Published online by Cambridge University Press: 08 January 2010
Ecologists love to spin yarns. Some are wonderfully intricate tales that radiate connections spanning voids separating far-flung supports. Such spinning work dazzles but often is short lived, as is the orb web that so carefully crafted succumbs eventually to wind, rain and dew. The patient spider, not unlike the ecologist, ingests the remnants of its artwork and spins again, sometimes in another site or with a different orientation.
Others try different strategies. They pick a smaller space and spin an irregular maze that lasts longer but requires continual additions and refinements.

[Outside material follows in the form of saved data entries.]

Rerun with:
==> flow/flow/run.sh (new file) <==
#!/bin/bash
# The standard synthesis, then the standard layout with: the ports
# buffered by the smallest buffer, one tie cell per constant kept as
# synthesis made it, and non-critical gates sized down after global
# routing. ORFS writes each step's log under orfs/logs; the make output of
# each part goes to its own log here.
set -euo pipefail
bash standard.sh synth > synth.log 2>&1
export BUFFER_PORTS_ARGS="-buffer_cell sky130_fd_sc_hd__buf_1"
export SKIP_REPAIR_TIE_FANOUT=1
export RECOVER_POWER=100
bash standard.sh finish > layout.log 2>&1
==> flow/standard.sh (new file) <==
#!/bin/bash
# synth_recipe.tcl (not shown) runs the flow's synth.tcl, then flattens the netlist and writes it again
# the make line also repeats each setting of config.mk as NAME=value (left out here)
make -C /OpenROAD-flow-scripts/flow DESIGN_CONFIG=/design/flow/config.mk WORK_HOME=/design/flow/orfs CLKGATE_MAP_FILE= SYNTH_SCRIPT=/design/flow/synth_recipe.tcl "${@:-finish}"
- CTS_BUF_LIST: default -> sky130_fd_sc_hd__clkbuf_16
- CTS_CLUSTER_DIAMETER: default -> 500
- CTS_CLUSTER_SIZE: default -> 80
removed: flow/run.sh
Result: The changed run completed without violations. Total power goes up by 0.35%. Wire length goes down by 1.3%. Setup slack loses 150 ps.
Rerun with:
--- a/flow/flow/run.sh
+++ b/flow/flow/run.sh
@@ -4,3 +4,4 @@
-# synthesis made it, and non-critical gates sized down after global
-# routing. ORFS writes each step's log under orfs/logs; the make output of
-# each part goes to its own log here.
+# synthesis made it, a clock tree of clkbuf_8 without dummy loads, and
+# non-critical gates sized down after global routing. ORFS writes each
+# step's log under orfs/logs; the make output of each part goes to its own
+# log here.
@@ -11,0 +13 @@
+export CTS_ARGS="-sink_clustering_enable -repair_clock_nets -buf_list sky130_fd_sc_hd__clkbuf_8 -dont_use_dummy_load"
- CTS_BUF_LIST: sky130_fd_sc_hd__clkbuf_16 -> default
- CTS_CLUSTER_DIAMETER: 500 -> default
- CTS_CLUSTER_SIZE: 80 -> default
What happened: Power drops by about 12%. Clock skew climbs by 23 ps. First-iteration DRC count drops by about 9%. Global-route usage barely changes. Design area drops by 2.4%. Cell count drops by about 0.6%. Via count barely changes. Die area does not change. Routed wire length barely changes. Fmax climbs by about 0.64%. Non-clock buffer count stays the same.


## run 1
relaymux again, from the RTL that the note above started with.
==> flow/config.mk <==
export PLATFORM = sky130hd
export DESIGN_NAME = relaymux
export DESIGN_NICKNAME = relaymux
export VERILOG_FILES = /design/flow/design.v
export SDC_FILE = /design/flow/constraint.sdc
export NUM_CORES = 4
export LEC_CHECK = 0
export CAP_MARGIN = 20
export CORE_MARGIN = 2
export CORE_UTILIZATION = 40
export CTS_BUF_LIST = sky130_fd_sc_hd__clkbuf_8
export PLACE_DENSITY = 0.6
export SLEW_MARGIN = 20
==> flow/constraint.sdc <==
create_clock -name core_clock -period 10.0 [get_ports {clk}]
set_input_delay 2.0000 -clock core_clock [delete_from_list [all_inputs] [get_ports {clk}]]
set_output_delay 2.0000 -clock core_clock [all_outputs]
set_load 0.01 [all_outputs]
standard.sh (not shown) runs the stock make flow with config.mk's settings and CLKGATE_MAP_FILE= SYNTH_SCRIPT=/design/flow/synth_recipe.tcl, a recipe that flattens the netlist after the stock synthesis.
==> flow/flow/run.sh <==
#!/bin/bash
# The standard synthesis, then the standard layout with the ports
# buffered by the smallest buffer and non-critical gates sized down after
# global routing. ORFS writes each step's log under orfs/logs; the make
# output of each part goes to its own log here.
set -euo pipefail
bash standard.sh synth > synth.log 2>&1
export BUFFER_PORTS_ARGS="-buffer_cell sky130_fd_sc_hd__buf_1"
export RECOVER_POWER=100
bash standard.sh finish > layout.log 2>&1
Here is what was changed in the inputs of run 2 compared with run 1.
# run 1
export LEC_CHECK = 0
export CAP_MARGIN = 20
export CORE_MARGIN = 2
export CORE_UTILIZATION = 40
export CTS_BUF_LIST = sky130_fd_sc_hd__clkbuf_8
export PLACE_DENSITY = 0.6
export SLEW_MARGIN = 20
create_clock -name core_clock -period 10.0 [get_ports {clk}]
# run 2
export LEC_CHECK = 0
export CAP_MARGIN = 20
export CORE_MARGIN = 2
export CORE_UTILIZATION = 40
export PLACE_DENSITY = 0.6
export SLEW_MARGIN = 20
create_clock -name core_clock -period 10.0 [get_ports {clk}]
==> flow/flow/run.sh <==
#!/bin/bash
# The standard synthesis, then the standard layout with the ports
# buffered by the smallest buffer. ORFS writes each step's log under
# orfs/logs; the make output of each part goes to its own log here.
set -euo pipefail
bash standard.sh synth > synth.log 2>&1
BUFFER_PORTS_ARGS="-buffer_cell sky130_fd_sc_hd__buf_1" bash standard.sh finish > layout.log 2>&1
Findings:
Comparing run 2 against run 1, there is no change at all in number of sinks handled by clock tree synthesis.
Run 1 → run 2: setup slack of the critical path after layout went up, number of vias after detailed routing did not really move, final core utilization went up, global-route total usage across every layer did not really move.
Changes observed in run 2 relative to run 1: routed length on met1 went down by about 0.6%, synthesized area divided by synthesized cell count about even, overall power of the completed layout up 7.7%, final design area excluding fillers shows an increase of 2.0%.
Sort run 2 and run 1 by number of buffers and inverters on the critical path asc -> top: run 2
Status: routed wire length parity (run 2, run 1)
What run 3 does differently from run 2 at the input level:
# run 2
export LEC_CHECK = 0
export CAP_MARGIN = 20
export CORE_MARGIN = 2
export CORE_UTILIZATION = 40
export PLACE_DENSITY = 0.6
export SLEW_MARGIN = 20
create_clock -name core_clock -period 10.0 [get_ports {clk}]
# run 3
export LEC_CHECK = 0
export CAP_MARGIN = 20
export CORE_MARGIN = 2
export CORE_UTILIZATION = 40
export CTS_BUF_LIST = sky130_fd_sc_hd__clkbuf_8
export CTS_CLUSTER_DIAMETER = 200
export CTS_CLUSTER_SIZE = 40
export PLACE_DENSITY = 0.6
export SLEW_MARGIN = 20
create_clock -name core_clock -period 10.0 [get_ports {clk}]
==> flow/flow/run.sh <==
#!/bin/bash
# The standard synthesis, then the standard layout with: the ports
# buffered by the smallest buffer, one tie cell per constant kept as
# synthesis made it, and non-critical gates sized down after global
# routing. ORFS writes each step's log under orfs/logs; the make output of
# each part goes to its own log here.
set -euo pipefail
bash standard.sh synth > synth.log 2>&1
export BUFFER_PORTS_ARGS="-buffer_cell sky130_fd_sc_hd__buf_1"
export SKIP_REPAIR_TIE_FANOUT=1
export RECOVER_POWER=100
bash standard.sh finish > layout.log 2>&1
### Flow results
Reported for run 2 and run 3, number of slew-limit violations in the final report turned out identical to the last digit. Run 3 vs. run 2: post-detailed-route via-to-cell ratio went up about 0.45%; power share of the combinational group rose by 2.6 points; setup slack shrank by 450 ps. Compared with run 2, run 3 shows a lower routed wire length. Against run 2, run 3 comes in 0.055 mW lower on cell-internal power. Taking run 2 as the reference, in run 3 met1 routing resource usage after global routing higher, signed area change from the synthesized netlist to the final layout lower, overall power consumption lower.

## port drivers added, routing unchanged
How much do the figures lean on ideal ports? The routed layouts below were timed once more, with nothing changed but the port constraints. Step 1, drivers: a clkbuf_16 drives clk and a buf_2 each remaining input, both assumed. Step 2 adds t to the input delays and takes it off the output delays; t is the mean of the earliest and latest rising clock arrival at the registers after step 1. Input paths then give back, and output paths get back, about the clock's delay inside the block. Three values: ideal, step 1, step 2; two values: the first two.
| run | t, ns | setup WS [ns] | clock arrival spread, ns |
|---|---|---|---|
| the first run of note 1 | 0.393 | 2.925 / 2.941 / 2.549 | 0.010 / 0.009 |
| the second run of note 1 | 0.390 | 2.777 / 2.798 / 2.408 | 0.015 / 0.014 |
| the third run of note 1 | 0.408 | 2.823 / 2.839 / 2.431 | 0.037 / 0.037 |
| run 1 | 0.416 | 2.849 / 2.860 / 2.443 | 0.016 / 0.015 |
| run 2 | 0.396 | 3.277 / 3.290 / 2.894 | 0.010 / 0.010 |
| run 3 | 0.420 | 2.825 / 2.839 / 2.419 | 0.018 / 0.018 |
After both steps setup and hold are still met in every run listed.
Source: an optimization exercise on an open RTL-to-GDS flow (aim: small area, a short achievable clock period and few clock cycles). Production flows keep margins and buffers that such runs may drop.
In this exercise RTL edits were held to simulation tests only and were not proved equivalent to the original.
Power is estimated from default activity; no workload was simulated.

==> flow/design.v <==
module dot_core (
    input  wire        clk,
    input  wire        rst,           
    input  wire        op_valid,
    output wire        op_ready,
    input  wire [4:0]  op,
    input  wire [7:0]  arg_x,         
    input  wire [7:0]  arg_y,         
    input  wire        arg_state,
    input  wire [7:0]  arg_width,
    input  wire [7:0]  arg_height,
    input  wire [7:0]  arg_rows,      
    input  wire [7:0]  arg_addr,
    input  wire [7:0]  arg_data,
    input  wire [15:0] arg_level,     
    input  wire [7:0]  arg_button,
    input  wire [15:0] arg_fps,
    output reg         done,
    output reg         refused,
    output wire [31:0] result,
    output wire [7:0]  spr_addr,
    input  wire [7:0]  spr_data,
    input  wire        in_left,
    input  wire        in_right,
    input  wire [31:0] now_ms,
    output reg         din,
    output reg         sclk,
    output reg         cs_n
);
    localparam [4:0] OP_CLEAR      = 5'h01;
    localparam [4:0] OP_FILL       = 5'h02;
    localparam [4:0] OP_SETPIXEL   = 5'h03;
    localparam [4:0] OP_GETPIXEL   = 5'h04;
    localparam [4:0] OP_DRAWSPRITE = 5'h05;
    localparam [4:0] OP_SENDCMD    = 5'h09;
    localparam [4:0] OP_BEGIN      = 5'h0A;
    localparam [4:0] OP_SHOW       = 5'h0B;
    localparam [4:0] OP_SETBRIGHT  = 5'h0C;
    localparam [4:0] OP_UPDATE     = 5'h10;
    localparam [4:0] OP_PRESSED    = 5'h11;
    localparam [4:0] OP_RELEASED   = 5'h12;
    localparam [4:0] OP_HELD       = 5'h13;
    localparam [4:0] OP_CHORD      = 5'h14;
    localparam [4:0] OP_HOLDTIME   = 5'h15;
    localparam [4:0] OP_WAITFRAME  = 5'h18;
    localparam [4:0] OP_FRAMECOUNT = 5'h19;
    localparam [7:0] INTENSITY_DEFAULT = 8'h08;
    reg rdy;
    assign op_ready = rdy;
    wire acc = op_valid & rdy;
    reg [7:0]  fb [0:7];
    reg        curr_left, curr_right, last_left, last_right, chord_latch;
    reg [15:0] left_hold_g, right_hold_g;
    reg [15:0] last_sample_ts;
    reg [31:0] last_frame_ts;
    reg [31:0] frame_counter;
    reg [4:0]  op_q;
    reg        state_q;
    reg [7:0]  a_q, b_q;
    reg [3:0]  width_q;       
    reg [7:0]  height_q;
    reg        spr_bad_q;     
    reg        res_hi_q;      
    wire signed [15:0] level_s = arg_level;
    wire [7:0] bright = (level_s < 0)  ? 8'h00 :
                        (level_s > 15) ? 8'h0F : {4'h0, arg_level[3:0]};
    always @(posedge clk) begin
        if (rdy) begin
            op_q      <= op;
            state_q   <= arg_state;
            a_q       <= op[3] ? (op[4] ? arg_fps[7:0]  : arg_addr) : arg_x;
            b_q       <= op[3] ? (op[4] ? arg_fps[15:8] : (op[2] ? bright : arg_data)) : arg_y;
            width_q   <= arg_width[3:0];
            height_q  <= arg_height;
            spr_bad_q <= (arg_width > 8'd8) || (arg_rows < arg_height);
            res_hi_q  <= (op == OP_FRAMECOUNT);
        end
    end
    reg one_cycle;       
    reg bad_op;
    always @(*) begin
        one_cycle = 1'b0;
        bad_op    = 1'b0;
        case (op)
            OP_CLEAR, OP_FILL, OP_SETPIXEL, OP_UPDATE,
            OP_PRESSED, OP_RELEASED, OP_HELD, OP_CHORD, OP_HOLDTIME,
            OP_FRAMECOUNT: one_cycle = 1'b1;
            OP_GETPIXEL, OP_DRAWSPRITE, OP_SENDCMD, OP_BEGIN, OP_SHOW,
            OP_SETBRIGHT, OP_WAITFRAME: one_cycle = 1'b0;
            default: begin one_cycle = 1'b1; bad_op = 1'b1; end
        endcase
    end
    wire chord_now  = curr_left && curr_right;
    wire chord_last = last_left && last_right;
    wire btn_l = (arg_button == 8'd0);
    wire btn_r = (arg_button == 8'd1);
    wire btn_c = (arg_button == 8'd2);
    wire [15:0] hold_ms = last_sample_ts - (arg_button[0] ? right_hold_g : left_hold_g);
    reg [15:0] q_result;
    always @(*) begin
        q_result = 16'h0;
        case (op)
            OP_PRESSED:  q_result[0] = (btn_l & curr_left & !last_left & !curr_right) |
                                       (btn_r & curr_right & !last_right & !curr_left) |
                                       (btn_c & chord_now & !chord_last);
            OP_RELEASED: q_result[0] = (btn_l & last_left & !curr_left & !chord_latch) |
                                       (btn_r & last_right & !curr_right & !chord_latch) |
                                       (btn_c & chord_last & !chord_now);
            OP_HELD:     q_result[0] = (btn_l & curr_left & !curr_right) |
                                       (btn_r & curr_right & !curr_left) |
                                       (btn_c & chord_now);
            OP_CHORD:    q_result[0] = chord_now;
            OP_HOLDTIME: q_result = {16{btn_l | btn_r}} & hold_ms;
            OP_FRAMECOUNT: q_result = frame_counter[15:0];
            default: ;
        endcase
    end
    reg [15:0] res_lo;
    assign result = {frame_counter[31:16] & {16{res_hi_q}}, res_lo};
    reg pend;            
    always @(posedge clk) begin
        if (rst) pend <= 1'b0;
        else     pend <= acc;
    end
    wire pend_clear = pend && (op_q == OP_CLEAR || op_q == OP_FILL || op_q == OP_BEGIN);
    wire pend_set   = pend && (op_q == OP_SETPIXEL);
    wire pend_get   = pend && (op_q == OP_GETPIXEL);
    wire pend_cmd   = pend && (op_q == OP_SENDCMD || op_q == OP_SETBRIGHT ||
                               op_q == OP_SHOW || op_q == OP_BEGIN);
    wire pend_wf    = pend && (op_q == OP_WAITFRAME);
    wire in_range = (a_q[7:3] == 5'd0) && (b_q[7:3] == 5'd0);
    wire fill_val = (op_q == OP_FILL) ? state_q : 1'b0;
    reg        tx_act;
    reg [1:0]  tx_part;       
    reg [1:0]  tx_phase;      
    reg [3:0]  tx_bit;
    reg [3:0]  seq_idx;
    wire [3:0] seq_last = (op_q == OP_BEGIN) ? 4'd12 : (op_q == OP_SHOW) ? 4'd7 : 4'd0;
    wire [2:0] rd_row = tx_act ? seq_idx[2:0] : b_q[2:0];
    wire [7:0] fb_row = fb[rd_row];
    wire [2:0] begin_row = seq_idx[2:0] - 3'd5;
    reg [15:0] cmd_word;
    always @(*) begin
        case (op_q)
            OP_SENDCMD:   cmd_word = {a_q, b_q};
            OP_SETBRIGHT: cmd_word = {8'h0A, b_q};
            OP_SHOW:      cmd_word = {4'h0, {1'b0, seq_idx[2:0]} + 4'd1, fb_row};
            default: begin
                case (seq_idx)
                    4'd0: cmd_word = 16'h0F00;
                    4'd1: cmd_word = 16'h0900;
                    4'd2: cmd_word = 16'h0B07;
                    4'd3: cmd_word = {8'h0A, INTENSITY_DEFAULT};
                    4'd4: cmd_word = 16'h0C01;
                    default: cmd_word = {4'h0, {1'b0, begin_row} + 4'd1, 8'h00};
                endcase
            end
        endcase
    end
    wire tx_bit_val = cmd_word[~tx_bit];
    reg        spr_act;
    reg [7:0]  sy;
    assign spr_addr = sy;
    wire signed [9:0] ys10 = {{2{b_q[7]}}, b_q};
    wire signed [9:0] xs10 = {{2{a_q[7]}}, a_q};
    wire signed [9:0] h10  = {2'b00, height_q};
    wire signed [9:0] w10  = {6'b0, width_q};
    wire spr_empty = (height_q == 8'd0) || (width_q == 4'd0) ||
                     (ys10 >= 10'sd8) || (ys10 + h10 <= 10'sd0) ||
                     (xs10 >= 10'sd8) || (xs10 + w10 <= 10'sd0);
    wire signed [9:0] last_a = h10 - 10'sd1;
    wire signed [9:0] last_b = 10'sd7 - ys10;
    wire signed [9:0] spr_last = (last_a < last_b) ? last_a : last_b;
    wire signed [9:0] sy10 = {2'b00, sy};
    wire signed [9:0] row_pos = ys10 + sy10;
    wire spr_skip = spr_bad_q || spr_empty;
    wire spr_wr   = spr_act && !spr_skip && (row_pos >= 10'sd0);
    wire spr_end  = spr_skip || (sy10 == spr_last);
    wire spr_pre  = (sy10 + 10'sd1 == spr_last);    
    wire [7:0] width_mask = width_q[3] ? 8'hFF : ((8'h01 << width_q[2:0]) - 8'h01);
    wire [7:0] spr_bits = spr_data & width_mask;
    wire [2:0] neg_x = 3'd0 - a_q[2:0];
    wire [7:0] spr_shifted = a_q[7] ? (spr_bits >> neg_x) : (spr_bits << a_q[2:0]);
    reg        wf_div;        
    reg        wf_wait;       
    reg [3:0]  div_n;         
    reg [10:0] div_r;         
    reg [9:0]  div_q;         
    wire [15:0] fps_full = {b_q, a_q};
    wire [9:0]  fps_lo   = fps_full[9:0];
    wire        fps_zero = (fps_full == 16'd0);
    wire        fps_big  = (fps_full > 16'd1000);
    wire [10:0] dr_in = wf_div ? div_r : 11'd0;
    wire [9:0]  dq_in = wf_div ? div_q : 10'd1000;
    wire [10:0] d_t   = {dr_in[9:0], dq_in[9]};
    wire        d_ge  = (d_t >= {1'b0, fps_lo});
    wire [10:0] d_r   = d_ge ? d_t - {1'b0, fps_lo} : d_t;
    wire [9:0]  d_q   = {dq_in[8:0], d_ge};
    wire [32:0] thr_sum = {1'b0, last_frame_ts} + {23'h0, div_q};
    wire        thr_wrap = thr_sum[32];
    wire        ge_thr  = (now_ms >= thr_sum[31:0]);
    wire        ge_last = (now_ms >= last_frame_ts);
    wire        frame_due = thr_wrap ? (ge_thr & !ge_last) : (ge_thr | !ge_last);
    integer i, j;
    always @(posedge clk) begin
        if (rst) begin
            rdy            <= 1'b1;
            done           <= 1'b0;
            refused        <= 1'b0;
            res_lo         <= 16'h0;
            curr_left      <= 1'b0;
            curr_right     <= 1'b0;
            last_left      <= 1'b0;
            last_right     <= 1'b0;
            chord_latch    <= 1'b0;
            left_hold_g    <= 16'h0;
            right_hold_g   <= 16'h0;
            last_sample_ts <= 16'h0;
            last_frame_ts  <= 32'h0;
            frame_counter  <= 32'h0;
            spr_act        <= 1'b0;
            sy             <= 8'h0;
            tx_act         <= 1'b0;
            tx_part        <= 2'd0;
            tx_phase       <= 2'd0;
            tx_bit         <= 4'd0;
            seq_idx        <= 4'd0;
            wf_div         <= 1'b0;
            wf_wait        <= 1'b0;
            din            <= 1'b0;
            sclk           <= 1'b1;
            cs_n           <= 1'b1;
        end else begin
            done <= 1'b0;
            if (pend_clear) begin
                for (i = 0; i < 8; i = i + 1) fb[i] <= {8{fill_val}};
            end
            if (pend_set && in_range) fb[b_q[2:0]][a_q[2:0]] <= state_q;
            if (spr_wr) fb[row_pos[2:0]] <= fb[row_pos[2:0]] | spr_shifted;
            if (pend_get) begin
                done    <= 1'b1;
                refused <= 1'b0;
                res_lo  <= {15'h0, in_range & fb_row[a_q[2:0]]};
                rdy     <= 1'b1;
            end
            if (spr_act) begin
                if (spr_end) begin
                    spr_act <= 1'b0;
                    sy      <= 8'h0;
                    if (spr_skip || sy == 8'd0) begin
                        done    <= 1'b1;
                        refused <= spr_bad_q;
                        rdy     <= 1'b1;
                    end
                end else begin
                    sy <= sy + 8'd1;
                    if (spr_pre) begin
                        done    <= 1'b1;
                        refused <= 1'b0;
                        rdy     <= 1'b1;
                    end
                end
            end
            if (acc) begin
                rdy     <= one_cycle;
                done    <= one_cycle;
                refused <= bad_op;
                res_lo  <= q_result;
                if (op == OP_UPDATE) begin
                    last_left      <= curr_left;
                    last_right     <= curr_right;
                    curr_left      <= in_left;
                    curr_right     <= in_right;
                    last_sample_ts <= now_ms[15:0];
                    if (!in_left)  left_hold_g  <= now_ms[15:0];
                    if (!in_right) right_hold_g <= now_ms[15:0];
                    if (in_left && in_right)        chord_latch <= 1'b1;
                    else if (!in_left && !in_right) chord_latch <= 1'b0;
                end
                if (op == OP_BEGIN) begin
                    curr_left  <= in_left;
                    curr_right <= in_right;
                    last_left  <= in_left;
                    last_right <= in_right;
                    if (in_left && in_right)        chord_latch <= 1'b1;
                    else if (!in_left && !in_right) chord_latch <= 1'b0;
                end
                if (op == OP_DRAWSPRITE) spr_act <= 1'b1;
            end
            if (pend_cmd) begin
                cs_n     <= 1'b0;
                tx_act   <= 1'b1;
                tx_part  <= 2'd0;
                tx_phase <= 2'd0;
                tx_bit   <= 4'd0;
                seq_idx  <= 4'd0;
            end else if (tx_act) begin
                if (tx_part == 2'd0) begin
                    case (tx_phase)
                        2'd0: begin
                            sclk     <= 1'b0;
                            tx_phase <= 2'd1;
                        end
                        2'd1: begin
                            din      <= tx_bit_val;
                            tx_phase <= 2'd2;
                        end
                        default: begin
                            sclk     <= 1'b1;
                            tx_phase <= 2'd0;
                            tx_bit   <= tx_bit + 4'd1;
                            if (tx_bit == 4'd15) tx_part <= 2'd1;
                        end
                    endcase
                end else if (tx_part == 2'd1) begin
                    cs_n <= 1'b1;
                    if (seq_idx == seq_last) begin
                        tx_act  <= 1'b0;
                        done    <= 1'b1;
                        refused <= 1'b0;
                        rdy     <= 1'b1;
                    end else begin
                        tx_part <= 2'd2;
                        seq_idx <= seq_idx + 4'd1;
                    end
                end else begin
                    cs_n    <= 1'b0;
                    tx_part <= 2'd0;
                end
            end
            if (pend_wf) begin
                if (fps_zero) begin
                    done    <= 1'b1;
                    refused <= 1'b1;
                    rdy     <= 1'b1;
                end else if (fps_big) begin
                    div_q   <= 10'd0;
                    wf_wait <= 1'b1;
                end else begin
                    div_r  <= d_r;
                    div_q  <= d_q;
                    div_n  <= 4'd1;
                    wf_div <= 1'b1;
                end
            end
            if (wf_div) begin
                div_r <= d_r;
                div_q <= d_q;
                div_n <= div_n + 4'd1;
                if (div_n == 4'd9) begin
                    wf_div  <= 1'b0;
                    wf_wait <= 1'b1;
                end
            end
            if (wf_wait && frame_due) begin
                wf_wait       <= 1'b0;
                last_frame_ts <= now_ms;
                frame_counter <= frame_counter + 32'd1;
                done          <= 1'b1;
                refused       <= 1'b0;
                rdy           <= 1'b1;
            end
        end
    end
endmodule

Yet another strategy combines the two, like that of the labyrinth spider, which spins an orb to capture unwary prey but hides from enemies in an adjoining, irregular framework. And then there are the thieves, the kleptoparasites, who do not build their own webs but instead use the snares of others to make a living. Or consider the wandering spiders, webless marauders who wait in ambush or stealthily stalk their prey, who retrace the past with draglines, safety lines clutched frantically to halt the plunge to unknown depths after a wrong turn has taken them over the edge.
Analogies between ecologists and spiders become tenuous if stretched too far. The spider, for example, never becomes trapped in its own web. Neither do ecologists if they're careful. In the chapters that follow I will evaluate generalizations woven by ecologists to explain how spiders connect with other organisms, how spiders fit into their ecological webs.